One of the most iconic horror films of all time, The Texas Chainsaw Massacre introduced a diabolical cannibalistic family as the evil force behind the massacre, yet somehow managed to leave most of the massacring to the viewer’s imagination. Director Tobe Hopper wanted to keep the violence down to a minimum to reach a wider audience. Regardless, the film’s tension and terrifying nature struck an unnerving chord with viewers and is widely regarded as one of the best horror movies ever made.
‘It Follows’ (2014)
Set in a weirdly ambiguous time period, It Follows tells a cautionary coming-of-age tale about the dangers of casual sex. A curse of unknown origins has been created and sends an ever-changing demon after its victim unless they pass the curse onto the next unsuspecting person they have sex with.

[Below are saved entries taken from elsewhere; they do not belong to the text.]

This design comes from an exercise in tuning for small area on the open sky130 flow, not from production work. In this exercise RTL edits were held to simulation tests only and were not proved equivalent to the original. No driver is modelled on the clock port, so clock power and skew are understated where the tree is cut down; a real chip needs a root buffer or a tree. Power is estimated from default activity; no workload was simulated.

Design zone_color_detector, start of the top module:
module zone_color_detector (
  input  logic        clk,
  input  logic        reset,
  input  logic        frame_start,
  input  logic        pix_valid,
  input  logic [15:0] pix_data,
  input  logic [4:0]  r_min,
  input  logic [5:0]  g_max,
  input  logic [4:0]  b_max,
  input  logic [4:0]  r_minus_g,
  input  logic [4:0]  r_minus_b,
  output logic [8:0]  zone_hit,
  output logic [3:0]  hit_count,
  output logic        result_valid,
  output logic        frame_abort
);
  localparam int SRW = zone_det_pkg::SRW;
  localparam int SGW = zone_det_pkg::SGW;
  logic [8:0] x_q, x_d;
  logic [7:0] y_q, y_d;
  logic       post, idle_st, comp, step, inc;
  logic [4:0] t_a, t_c, t_d, t_e;
  logic [5:0] t_g;
  logic [SRW-1:0] ra_q, rb_q, rc_q, ba_q, bb_q, bc_q;
  logic [SGW-1:0] ga_q, gb_q, gc_q;
  logic [SRW-1:0] r_sum, b_sum, op_r, op_b;
  logic [SGW-1:0] g_sum, op_g;
  logic           ci_r, ci_g, ci_b, co_r, co_g, co_b;
  logic       fail_q, seen_q;
  logic [8:0] pend_q, zone_hit_q;
  logic       result_valid_q, frame_abort_q;
  logic win_x, win_row, eval_row, idle_row, rot, clr, x_end;
  logic [3:0] blk;
  logic [4:0] off;
  logic       phase, r_sub;
  logic [4:0] r_thr;
  ...
Size in the first run: about 540 cells after synthesis, ~160 flip-flops, ~61 I/O pins.
export LEC_CHECK = 0
export CAP_MARGIN = 20
export CORE_MARGIN = 2
export CORE_UTILIZATION = 60
export SLEW_MARGIN = 20
create_clock -name core_clock -period 10.0 [get_ports {clk}]
standard.sh (not shown) runs the stock make flow with config.mk's settings and CLKGATE_MAP_FILE= SYNTH_SCRIPT=/design/flow/synth_recipe.tcl, a recipe that flattens the netlist after the stock synthesis.
==> flow/flow/run.sh <==
#!/bin/bash
# The standard layout (standard.sh), with these changes to how it is made:
#  - ports are buffered with sky130_fd_sc_hd__buf_1 instead of the resizer's
#    default choice;
#  - the clock tree is built by flow/clock_tree.tcl (a root buffer and one
#    buffer per cluster of flip-flops, each sized for its load) in place of
#    TritonCTS, which adds dummy loads and more buffers than needed.
# All tool output goes to standard.log (and ORFS's own logs under orfs/logs).
export BUFFER_PORTS_ARGS="-buffer_cell sky130_fd_sc_hd__buf_1"
export PRE_CTS_TCL="$(pwd)/flow/clock_tree.tcl"
export CT_NBUF=16 CT_SLEW=0.110 CT_ROOT=sky130_fd_sc_hd__clkbuf_8
bash standard.sh > standard.log 2>&1
Other scripts of this flow, unchanged in this note and not shown: flow/flow/clock_tree.tcl
The baseline completed with no timing, DRC or antenna violations.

A concept that sounds like it was created by a burnt-out sex ed teacher, the film actually works on many levels.
It Follows utilizes the fear and confusion that comes along with finding a person’s sexual identity in their youth. Although never explicitly depicting the demon’s wrath, it becomes obvious to the viewers that the curse is very real. It Follows proves that creating mysterious lore goes a long way in crafting an effective horror film.
‘The Ring’ (2002)
Based on the original Japanese novel and film, The Ring did an excellent job of recreating the sheer terror and thrilling investigation. The Ring follows reporter Rachel Keller (Naomi Watts) as she investigates an urban legend that when a victim views a very specific tape, they immediately receive a call claiming they now only have seven days to live. Throughout her investigation, Rachel discovers the unsettling origin of that tape and its unstoppable force behind it.

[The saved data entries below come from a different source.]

What follows belongs to an exercise in optimizing a design on an open flow for small area; a production flow would make more cautious choices.
RTL that was checked went through simulation tests only; none was proved equivalent to the original.
No functional check of the RTL was part of run 6.
No activity file was given, so power comes from the tool's default toggle rates. The clock port is modelled as an ideal driver; clocking choices that lean on that would not hold on a real chip.

==> design.v <==
package shell_glue_pkg;
   localparam int num_ddr_ch       = 3;   
   localparam int stat_pipe_stages = 8;   
   localparam int ctrl_rst_stages  = 4;   
   localparam int num_ready        = 4;   
   localparam int stat_addr_w = 8;    
   localparam int stat_data_w = 32;   
   localparam int stat_int_w  = 8;    
   localparam int abd_idx_a = 0;
   localparam int abd_idx_b = 1;
   localparam int abd_idx_d = 2;
   localparam int rdy_idx_a = 0;
   localparam int rdy_idx_b = 1;
   localparam int rdy_idx_c = 2;   
   localparam int rdy_idx_d = 3;
   typedef struct packed {
      logic                   wr;      
      logic                   rd;      
      logic [stat_addr_w-1:0] addr;    
      logic [stat_data_w-1:0] wdata;   
   } stat_req_t;
   typedef struct packed {
      logic                   ack;     
      logic [stat_int_w-1:0]  intr;    
      logic [stat_data_w-1:0] rdata;   
   } stat_rsp_t;
   localparam int stat_req_w = 2 + stat_addr_w + stat_data_w;
   localparam int stat_rsp_w = 1 + stat_int_w + stat_data_w;
endpackage
`timescale 1ns/100ps
module stat_pipe #(
   parameter int WIDTH  = 42,   
   parameter int STAGES = 8     
) (
   input  logic             clk_main_a0,
   input  logic             out_valid,   
   input  logic [WIDTH-1:0] in_bus,
   output logic [WIDTH-1:0] out_bus
);
   logic [WIDTH-1:0] pipe_q [STAGES];   
   always_ff @(posedge clk_main_a0)
   begin
      pipe_q[0] <= in_bus;   
      for (int i = 1; i < STAGES; i++)
      begin
         pipe_q[i] <= pipe_q[i-1];   
      end
   end
   assign out_bus = pipe_q[STAGES-1] & {WIDTH{out_valid}};
endmodule
`timescale 1ns/100ps
module shell_ctrl
(
   input  logic                  clk_main_a0,
   input  logic                  sync_rst_n,
   input  logic                  flr_assert,
   output logic                  flr_done,
   input  logic [shell_glue_pkg::num_ddr_ch-1:0] ddr_ready_abd,   
   input  logic                  ddr_ready_c,     
   output logic [shell_glue_pkg::num_ready-1:0]  ddr_ready,       
   output logic                  ctrl_rst_n,
   output logic                  pipe_valid
);
   logic flr_assert_q;   
   always_ff @(posedge clk_main_a0 or negedge sync_rst_n)
   begin
      if (!sync_rst_n)
      begin
         flr_assert_q <= 1'b0;
         flr_done     <= 1'b0;
      end
      else
      begin
         flr_assert_q <= flr_assert;
         flr_done     <= flr_assert_q && !flr_done;
      end
   end
   logic ddr_ready_c_q;   
   always_ff @(posedge clk_main_a0 or negedge sync_rst_n)
   begin
      if (!sync_rst_n)
      begin
         ddr_ready_c_q <= 1'b0;   
      end
      else
      begin
         ddr_ready_c_q <= ddr_ready_c;
      end
   end
   always_comb
   begin
      ddr_ready            = '0;
      ddr_ready[shell_glue_pkg::rdy_idx_a] = ddr_ready_abd[shell_glue_pkg::abd_idx_a];
      ddr_ready[shell_glue_pkg::rdy_idx_b] = ddr_ready_abd[shell_glue_pkg::abd_idx_b];
      ddr_ready[shell_glue_pkg::rdy_idx_c] = ddr_ready_c_q;
      ddr_ready[shell_glue_pkg::rdy_idx_d] = ddr_ready_abd[shell_glue_pkg::abd_idx_d];
   end
   logic [shell_glue_pkg::stat_pipe_stages-1:0] rst_dly_q;
   always_ff @(posedge clk_main_a0)
   begin
      rst_dly_q <= {rst_dly_q[shell_glue_pkg::stat_pipe_stages-2:0], sync_rst_n};
   end
   assign ctrl_rst_n = rst_dly_q[shell_glue_pkg::ctrl_rst_stages-1];   
   assign pipe_valid = sync_rst_n && (&rst_dly_q);
endmodule
`timescale 1ns/100ps
module shell_glue_top
(
   input  logic                             clk_main_a0,
   input  logic                             sync_rst_n,    
   input  logic [shell_glue_pkg::num_ddr_ch*shell_glue_pkg::stat_req_w-1:0] stat_req_in,   
   output logic [shell_glue_pkg::num_ddr_ch*shell_glue_pkg::stat_req_w-1:0] stat_req_out,  
   input  logic [shell_glue_pkg::num_ddr_ch*shell_glue_pkg::stat_rsp_w-1:0] stat_rsp_in,   
   output logic [shell_glue_pkg::num_ddr_ch*shell_glue_pkg::stat_rsp_w-1:0] stat_rsp_out,  
   input  logic                             flr_assert,
   output logic                             flr_done,
   input  logic [shell_glue_pkg::num_ddr_ch-1:0]            ddr_ready_abd,
   input  logic                             ddr_ready_c,
   output logic [shell_glue_pkg::num_ready-1:0]             ddr_ready,
   output logic                             ctrl_rst_n
);
   logic [shell_glue_pkg::num_ddr_ch*shell_glue_pkg::stat_req_w-1:0] req_bus_in;
   logic [shell_glue_pkg::num_ddr_ch*shell_glue_pkg::stat_req_w-1:0] req_bus_out;
   logic [shell_glue_pkg::num_ddr_ch*shell_glue_pkg::stat_rsp_w-1:0] rsp_bus_in;
   logic [shell_glue_pkg::num_ddr_ch*shell_glue_pkg::stat_rsp_w-1:0] rsp_bus_out;
   assign req_bus_in   = stat_req_in;
   assign stat_req_out = req_bus_out;
   assign rsp_bus_in   = stat_rsp_in;
   assign stat_rsp_out = rsp_bus_out;
   logic pipe_valid;
   stat_pipe #(
      .WIDTH  (shell_glue_pkg::num_ddr_ch * shell_glue_pkg::stat_req_w),   
      .STAGES (shell_glue_pkg::stat_pipe_stages)
   ) u_stat_req_pipe (
      .clk_main_a0 (clk_main_a0),
      .out_valid   (pipe_valid),
      .in_bus      (req_bus_in),
      .out_bus     (req_bus_out)
   );
   stat_pipe #(
      .WIDTH  (shell_glue_pkg::num_ddr_ch * shell_glue_pkg::stat_rsp_w),   
      .STAGES (shell_glue_pkg::stat_pipe_stages)           
   ) u_stat_rsp_pipe (
      .clk_main_a0 (clk_main_a0),
      .out_valid   (pipe_valid),
      .in_bus      (rsp_bus_in),
      .out_bus     (rsp_bus_out)
   );
   shell_ctrl u_shell_ctrl (
      .clk_main_a0   (clk_main_a0),
      .sync_rst_n    (sync_rst_n),
      .flr_assert    (flr_assert),
      .flr_done      (flr_done),
      .ddr_ready_abd (ddr_ready_abd),
      .ddr_ready_c   (ddr_ready_c),
      .ddr_ready     (ddr_ready),
      .ctrl_rst_n    (ctrl_rst_n),
      .pipe_valid    (pipe_valid)
   );
endmodule
==> run.sh <==
#!/bin/bash
# synth_recipe.tcl (not shown) runs the flow's synth.tcl, then flattens the netlist and writes it again
# the make line also repeats each setting of config.mk as NAME=value (left out here)
make -C /OpenROAD-flow-scripts/flow DESIGN_CONFIG=/design/flow/config.mk WORK_HOME=/design/flow/orfs CLKGATE_MAP_FILE= SYNTH_SCRIPT=/design/flow/synth_recipe.tcl finish
==> config.mk <==
export PLATFORM = sky130hd
export DESIGN_NAME = shell_glue_top
export DESIGN_NICKNAME = shell_glue_top
export VERILOG_FILES = /design/flow/design.v
export SDC_FILE = /design/flow/constraint.sdc
export NUM_CORES = 4
export LEC_CHECK = 0
export CAP_MARGIN = 20
export CORE_MARGIN = 2
export CORE_UTILIZATION = 40
export SLEW_MARGIN = 20
==> constraint.sdc <==
create_clock -name core_clock -period 4.0 [get_ports {clk_main_a0}]
set_input_delay 0.8000 -clock core_clock [delete_from_list [all_inputs] [get_ports {clk_main_a0}]]
set_output_delay 0.8000 -clock core_clock [all_outputs]
set_load 0.01 [all_outputs]
==> reports/metrics.yaml, run 1 <==
power:
  p_seq_frac: 0.542
  ir_worst_vdd_mv: 0.469
  p_comb_frac: 0.013
  p_int_w: 0.0318
  switching_share: 0.191
  netSwitchingPower_w: 0.00750
  p_clk_frac: 0.445
  p_leak_nw: 22.6
  powerDensity_mw_per_mm2: 698
sta:
  timing.final.crit_share: 0.973
  period_minus_slack_ns: 3.89
  relSlewSlack: 0.473
  worst_slew_pin_slew_ns: 0.783
  setup_tns_ns: 0
  finalHoldViolCount: 0
  fmax_mhz: 257
  skew_ns: 0.0269
  report.final.slew_viol_count: 0
  finalSetupViolCount: 0
yosys:
  synth-main-ff-cell: "dfxtp_1"
  yosysTopAreaCell: "dfxtp_1"
  yosys-top-cells-count: "2000 x dfxtp_1, 251 x nand2_1, 249 x nor4_1, 41 x clkbuf_1, 32 x buf_2"
  synth-seq-area-share: 0.927
  yosysTopAreaCellShare: 0.925
  synth_nets: 2874
  yosys-top-cells-area: "dfxtp_1 93%, nor4_1 3.6%, nand2_1 2.2%, buf_6 0.60%, buf_2 0.37%"
  async_flop_share: 0.00150
  avgSynthCellArea_sq_um: 16.5
  yosysMostFrequentCell: "dfxtp_1"
  synth_warnings: 5
  synth_cell_types: 11
  syn-instance-count: 2618
  synth_seq_cells: 2003
  syn_area_sq_mm: 0.0433
  synth_edf_count: 0
floorplan:
  die_h_microns: 333
  start_util: 0.404
  die_x_microns: 333
  die-area_sq_mm: 0.111
  core_area_sq_mm: 0.107
  rows: 120
  boundaryPins: 511
worst_setup_path:
  critPathRequiredTime_ns: 3.20
  cp_num_buf_inv: 2
  critPathTopFamily: "buffers and inverters"
  critPathArrivalTime_ns: 3.09
  crit_chain: "nand2_4, buf_12, nor4_1, clkdlybuf4s50_1"
  start_kind: "flop"
  critPathMaxFanout: 98
  critPathKind: "reg2out"
  crit_slowest_cell: "clkdlybuf4s50_1"
  crit_path_end_kind: "output pin"
  max_stage_delay_ns: 0.68
route:
  drt-total-wl_mm: 70.1
  drtPass1Iterations: 4
  vias: 19058
  ant_nets: 0
  drt_iter0_markers: 797
  routed_via_density: 3.98
  wl_per_cell_microns: 14.7
  remaining_drc_errors: 0
clocking:
  cts.clk_slew.worst_paths_ns: 0.06
  cts_buffers: 180
  clk_path_buf_depth: 3
  postCtsHoldBufs: 0
  root_buffer: "clkbuf_16"
  cts_sinks: 2003
  clock_latency_ns: 0.75
  htree_levels: 4
  cts_tree: "yes"
grt:
  gr-usage-met3: 0.0488
  antenna_found_initial: 25
  met1_usage: 0.142
  use_met2: 0.205
  grt_pass1_vias: 18710
  grt_usage: 0.125
  grt_max_degree: 104
  gr-total-overflow: 0
  grt-busiest-layer: "met2"
  grt_pass1_wl_mm: 105
place:
  portBuffers: 504
  placed_cells: 4445
  post-dp-hpwl_mm: 44.4
  globalplace.congestion: 0.801
  place_area_sq_mm: 0.0498
worst_hold_path:
  hold_class: "reg2reg"
finish:
  layoutNonFillerInstCount: 4783
  drive_gt1_frac: 0.0991
  finalInstanceArea_sq_mm: 0.0562
  nets: 3482
  syn2layout_area_growth_pct: 29.8
flow_run:
  drv_cap: 0
outcome:
  status: "no timing/DRC/antenna violations"
kinds of logic (layout without fill, tap and decap cells):
logic type	after synthesis	count (layout)	synth area share
other	0	11	0
buffers and inverters	113	864	0.0151
flip-flops	2003	2003	0.927
AND/OR/NAND/NOR	502	502	0.0582
layout by cell type, fill, tap and decap left out:
| master | synthesis | layout |
|---|---|---|
| nor4_4 | 0 | 1 |
| nand2_4 | 0 | 1 |
| nand4_4 | 0 | 1 |
| diode_2 | 0 | 11 |
| inv_6 | 0 | 7 |
| clkbuf_16 | 0 | 182 |
| clkinv_2 | 0 | 25 |
| nand2_1 | 251 | 249 |
| clkinv_16 | 0 | 4 |
| nor4_1 | 249 | 243 |
| nor2b_1 | 1 | 1 |
| clkinvlp_4 | 0 | 6 |
| dfxtp_1 | 2000 | 2000 |
| clkbuf_1 | 41 | 36 |
| dfrtp_1 | 3 | 3 |
| inv_16 | 0 | 2 |
| clkdlybuf4s50_1 | 0 | 503 |
| clkinv_8 | 0 | 2 |
| clkinv_4 | 0 | 2 |
| nor4_2 | 0 | 5 |
| buf_12 | 0 | 10 |
| buf_4 | 4 | 25 |
| nand2_8 | 0 | 1 |
| bufinv_16 | 0 | 20 |
| clkbuf_8 | 0 | 40 |
flip-flops by register name, indices dropped and copies added (netlist names):
name                        flops
u_shell_ctrl.ddr_ready_c_q      1
u_shell_ctrl.flr_assert_q       1
u_shell_ctrl.flr_done           1
u_shell_ctrl.rst_dly_q          8
u_stat_req_pipe.pipe_q       1008
u_stat_rsp_pipe.pipe_q        984
stage by stage:
step / hold slack [ns] / setup slack [ns] / total power [W] / util
after floorplan: 0.310 / 1.51 / 0.0218 / -
after CTS: 0.307 / -0.0291 / 0.0398 / 0.524
final: 0.309 / 0.107 / 0.0393 / 0.524
after global placement: 0.310 / 0.389 / 0.0222 / 0.465
after global routing: 0.314 / -0.000290 / 0.0408 / 0.524
after detailed placement: 0.312 / 0.450 / 0.0222 / 0.465
power groups by stage:
| stage | combinational (W) | clock, W | sequential [W] |
|---|---|---|---|
| 5_1_grt | 0.000556 | 0.0188 | 0.0214 |
| 2_1_floorplan | 0.000193 | 0 | 0.0216 |
| 3_5_place_dp | 0.000512 | 0 | 0.0217 |
| 6_report | 0.000513 | 0.0175 | 0.0213 |
| 3_3_place_gp | 0.000500 | 0 | 0.0217 |
| 4_1_cts | 0.000517 | 0.0180 | 0.0213 |
area by class of cell:
type                    count  area, sq um
multi-input cells         502         2600
diodes                     11         27.5
flip-flops and latches   2003        40100
repair buffers            539         5440
clock inverters            68         1040
fillers                  8719        51000
well taps                1403         1760
clock buffers             257         5230
what timing repair did:
action	in CTS	in global routing
buffers inserted	2	0
setup endpoints to repair	109	5
cloned	0	0
resized for setup	3	5
final timing paths:
path | slack [ns] | startpoint | to | cells past startpoint
min in group asynchronous | 0.37 | sync_rst_n | u_shell_ctrl.flr_assert_q$_DFF_PN0_ | 2
min | 0.31 | u_stat_req_pipe.pipe_q[3][52]$_DFF_P_ | u_stat_req_pipe.pipe_q[4][52]$_DFF_P_ | 0
min reg2reg | 0.31 | u_stat_req_pipe.pipe_q[3][52]$_DFF_P_ | u_stat_req_pipe.pipe_q[4][52]$_DFF_P_ | 0
max reg2reg | 3.40 | u_shell_ctrl.flr_assert_q$_DFF_PN0_ | u_shell_ctrl.flr_done$_DFF_PN0_ | 1
max in group asynchronous | 3.42 | sync_rst_n | u_shell_ctrl.ddr_ready_c_q$_DFF_PN0_ | 2
max | 0.11 | u_shell_ctrl.rst_dly_q[6]$_DFF_P_ | stat_rsp_out[36] | 4
routing by layer:
metal,routed length (microns),vias to the layer above
met5,149,-
met4,2280,24
met2,33200,526
met3,5140,165
li1,-,9704
met1,29300,8639
==> inputs of run 2 (changes only) <==
--- a/design.v
+++ b/design.v
@@ -97,9 +97,21 @@
    end
-   logic [shell_glue_pkg::stat_pipe_stages-1:0] rst_dly_q;
+   logic [shell_glue_pkg::stat_pipe_stages-2:0] rst_dly_q;
    always_ff @(posedge clk_main_a0)
    begin
-      rst_dly_q <= {rst_dly_q[shell_glue_pkg::stat_pipe_stages-2:0], sync_rst_n};
+      rst_dly_q <= {rst_dly_q[shell_glue_pkg::stat_pipe_stages-3:0], sync_rst_n};
    end
    assign ctrl_rst_n = rst_dly_q[shell_glue_pkg::ctrl_rst_stages-1];   
-   assign pipe_valid = sync_rst_n && (&rst_dly_q);
+   logic pipe_valid_q;
+   always_ff @(posedge clk_main_a0 or negedge sync_rst_n)
+   begin
+      if (!sync_rst_n)
+      begin
+         pipe_valid_q <= 1'b0;
+      end
+      else
+      begin
+         pipe_valid_q <= &rst_dly_q;
+      end
+   end
+   assign pipe_valid = pipe_valid_q;
 endmodule
--- a/config.mk
+++ b/config.mk
@@ -10,2 +10,3 @@
 export CORE_UTILIZATION = 40
+export CTS_BUF_LIST = sky130_fd_sc_hd__clkbuf_4 sky130_fd_sc_hd__clkbuf_8
 export SLEW_MARGIN = 20
==> reports/metrics.yaml, run 2 <==
sta:
  report.final.slew_viol_count: 0  # unchanged
  period_minus_slack_ns: 3.72  # -0.173 ns
  skew_ns: 0.0731  # +0.0462 ns
  rsz0062_at_grt: "no"
  finalHoldViolCount: 0  # unchanged
  setup_tns_ns: 0  # unchanged
  fmax_mhz: 269  # +4.6%
  timing.final.crit_share: 0.930  # -0.0432
  worst_slew_pin_slew_ns: 0.608  # -0.175 ns
  finalSetupViolCount: 0  # unchanged
  relSlewSlack: 0.595  # +0.122
grt:
  antenna_found_initial: 16  # -36%
  grt_pass1_vias: 18358  # -1.9%
  grt_usage: 0.114  # -0.0110
  grt_pass1_wl_mm: 93.4  # -11%
  grt_max_degree: 104  # unchanged
  gr-total-overflow: 0  # unchanged
power:
  ir_worst_vdd_mv: 0.322  # -31%
  powerDensity_mw_per_mm2: 698  # about the same
  p_leak_nw: 22.9  # +1.1%
place:
  globalplace.congestion: 0.772  # -3.7%
  placed_cells: 4142  # -6.8%
  place_area_sq_mm: 0.0485  # -2.6%
  portBuffers: 504  # unchanged
  post-dp-hpwl_mm: 39.1  # -12%
yosys:
  yosysTopAreaCellShare: 0.953  # +0.0277
  synth_cell_types: 12  # +1
  yosys-top-cells-area: "dfxtp_1 95%, and2_1 3.7%, buf_6 0.62%, dfrtp_1 0.24%, buf_4 0.071%"
  yosys-top-cells-count: "1999 x dfxtp_1, 249 x and2_1, 23 x buf_6, 4 x buf_4, 4 x dfrtp_1"
  avgSynthCellArea_sq_um: 18.4  # +11%
  async_flop_share: 0.00200  # +0.000499
  synth_seq_cells: 2003  # unchanged
  synth-seq-area-share: 0.955  # +0.0283
  yosysMostFrequentCell: "dfxtp_1"
  yosysTopAreaCell: "dfxtp_1"
  syn_area_sq_mm: 0.0420  # -3.0%
  syn-instance-count: 2287  # -13%
  synth_edf_count: 0  # unchanged
  synth_warnings: 5  # unchanged
  synth-main-ff-cell: "dfxtp_1"
  synth_nets: 2543  # -12%
clocking:
  cts.clk_slew.worst_paths_ns: 0.06  # about the same
  clk_path_buf_depth: 4  # +1
  clock_latency_ns: 0.93  # +0.18 ns
  cts_tree: "yes"
  cts_resized: 0  # -3
  postCtsSetupRepairBufs: 0  # -2
  postCtsHoldBufs: 0  # unchanged
  htree_levels: 5  # +1
  root_buffer: "clkbuf_8"
  cts_buffers: 308  # +71%
  cts_sinks: 2003  # unchanged
worst_setup_path:
  crit_path_end_kind: "output pin"
  critPathKind: "reg2out"
  start_kind: "flop"
  critPathRequiredTime_ns: 3.20  # about the same
  critPathArrivalTime_ns: 2.92  # -0.17 ns
  critPathMaxFanout: 103  # +5.1%
  reg2reg_depth: 2  # +1
finish:
  layoutNonFillerInstCount: 4654  # -2.7%
  regMostFlops: "u_stat_req_pipe.pipe_q"
  syn2layout_area_growth_pct: 30.6
  final_common_cell: "dfxtp_1"
  finalInstanceArea_sq_mm: 0.0549  # -2.4%
  drive_gt1_frac: 0.156  # +0.0569
  regArea_sq_mm: 0.0401  # about the same
  nets: 3328  # -4.4%
  fillers: 8291  # -4.9%
  final_cell_mix: "1999 x dfxtp_1, 504 x clkdlybuf4s50_1, 379 x clkbuf_8"
  multi_input_area_sq_mm: 0.00158  # -39%
  top_regs: "u_stat_req_pipe.pipe_q: 1008 flops, u_stat_rsp_pipe.pipe_q: 984 flops, u_shell_ctrl.rst_dly_q: 7 flops"
  largest_reg_flops: 1008  # unchanged
route:
  drtPass1Iterations: 4  # unchanged
  vias: 17252  # -9.5%
  wl_per_cell_microns: 13.3  # -9.5%
  routed_via_density: 3.71  # -7.0%
  drt-total-wl_mm: 61.7  # -12%
  ant_nets: 0  # unchanged
  remaining_drc_errors: 0  # unchanged
  drt_iter0_markers: 435  # -45%
floorplan:
  boundaryPins: 511  # unchanged
  rows: 118  # -1.7%
  die-area_sq_mm: 0.108  # -2.9%
  die_x_microns: 328  # -1.5%
  die_h_microns: 328  # -1.5%
  core_area_sq_mm: 0.104  # -3.2%
  start_util: 0.405  # +0.000948
worst_hold_path:
  hold_class: "in2async"
flow_run:
  drv_cap: 0  # unchanged
outcome:
  status: "no timing/DRC/antenna violations"
-- run 2: worst max-delay path: stages (launching register included) --
cell             delay, ns
dfrtp_4               0.78
buf_12                0.32
and2_1                0.21
clkdlybuf4s50_1       0.54
-- run 2: cell families (layout without fill, tap and decap cells) --
family                 Yosys count  in the layout  share of synthesized area
flip-flops                    2003           2003                      0.955
AND/OR/NAND/NOR                253            253                     0.0376
buffers and inverters           31           1013                    0.00733
other                            0              5                          0
-- run 2: final timing paths --
| check | from | endpoint | slack [ns] |
|---|---|---|---|
| worst max-delay path | u_shell_ctrl.pipe_valid_q$_DFF_PN0_ | stat_rsp_out[118] | 0.28 |
| worst min-delay path | sync_rst_n | u_shell_ctrl.ddr_ready_c_q$_DFF_PN0_ | 0.12 |
| worst max register to register | u_shell_ctrl.rst_dly_q[3]$_DFF_P_ | u_shell_ctrl.pipe_valid_q$_DFF_PN0_ | 3.38 |
| worst min register to register | u_stat_rsp_pipe.pipe_q[5][120]$_DFF_P_ | u_stat_rsp_pipe.pipe_q[6][120]$_DFF_P_ | 0.27 |
| max in group asynchronous | sync_rst_n | u_shell_ctrl.pipe_valid_q$_DFF_PN0_ | 3.56 |
| min in group core_clock | u_stat_rsp_pipe.pipe_q[5][120]$_DFF_P_ | u_stat_rsp_pipe.pipe_q[6][120]$_DFF_P_ | 0.27 |
-- run 2: per-stage QoR --
stage               total power (W)   util  hold slack, ns  worst slack (ns)
global route                 0.0400  0.529          0.0471            0.0468
finish                       0.0383  0.529           0.124             0.279
detailed placement           0.0220  0.467           0.312              1.15
global placement             0.0220  0.467           0.310              1.25
floorplan                    0.0216      -           0.310              2.28
CTS                          0.0390  0.528          0.0189             0.115
-- run 2: routing by layer --
layer / share of wire / track usage / routed length (microns)
met5: 0.0022 / 0 / 138
met4: 0.032 / 0.0631 / 1950
met3: 0.090 / 0.0563 / 5550
met2: 0.49 / 0.192 / 30500
met1: 0.38 / 0.116 / 23600
-- run 2: cell type report --
type / count / share of cell area
Multi-Input combinational cell: 253 / 0.0288
Timing Repair Buffer: 506 / 0.0927
Tap cell: 1380 / 0.0315
Clock buffer: 463 / 0.107
Sequential cell: 2003 / 0.731
Antenna cell: 5 / 0.000228
Clock inverter: 44 / 0.00885
-- run 2: report_power, final --
group | switching, W | internal (W)
clock | 0.00691 | 0.00981
combinational | 0.0000504 | 0.000233
sequential | 0.000252 | 0.0210
total | 0.00721 | 0.0311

Set in the dreary Pacific Northwest, The Ring tells its story in a way that keeps the viewer engaged and guessing along the way. The feeling of impending doom keeps the tension up and by the end of the film, the lack of gore isn’t noticeable whatsoever.
A horror film that paved the way for others, with concepts that were perhaps well ahead of its time. Psycho was released in 1960, in an age of a much more conservative approach to what was allowed on screen. Psycho centers around Marion Crane (Janet Leigh), who has just stolen a large sum of money from her employer. She escapes to the Bates Motel where she meets Norman Bates (Anthony Perkins). Marion soon learns that the motel harbors some very dark secrets of its own.
Psycho features one of the most iconic scenes in cinema history, the infamous “shower scene.” Despite the brutal attack, the viewer never explicitly sees a murder, but with frenetic editing, it is made clear. Director Alfred Hitchcock was notorious for his storytelling ability, and Psycho was no exception.
‘The Gift’ (2015)
Written and directed by star Joel Edgerton, The Gift plays on the fear of past grudges coming to a head in the present. The Gift also stars Jason Bateman and Rebecca Hall as a couple who start to receive strange gifts from a former acquaintance, Gordo (Edgerton). Slowly, Gordo overstays his welcome and the couple begins to question his true motive. The couple is soon pushed to the brink as the ordeal takes a sinister turn.
The Gift is a great example of the toll that psychological tension creates. The confrontation is not a heated fight, but the culmination of scare tactics perpetuated by Gordo. The Gift does an excellent job of casting doubt on everything that has happened. The real horror comes from questions about what just exactly each character is capable of.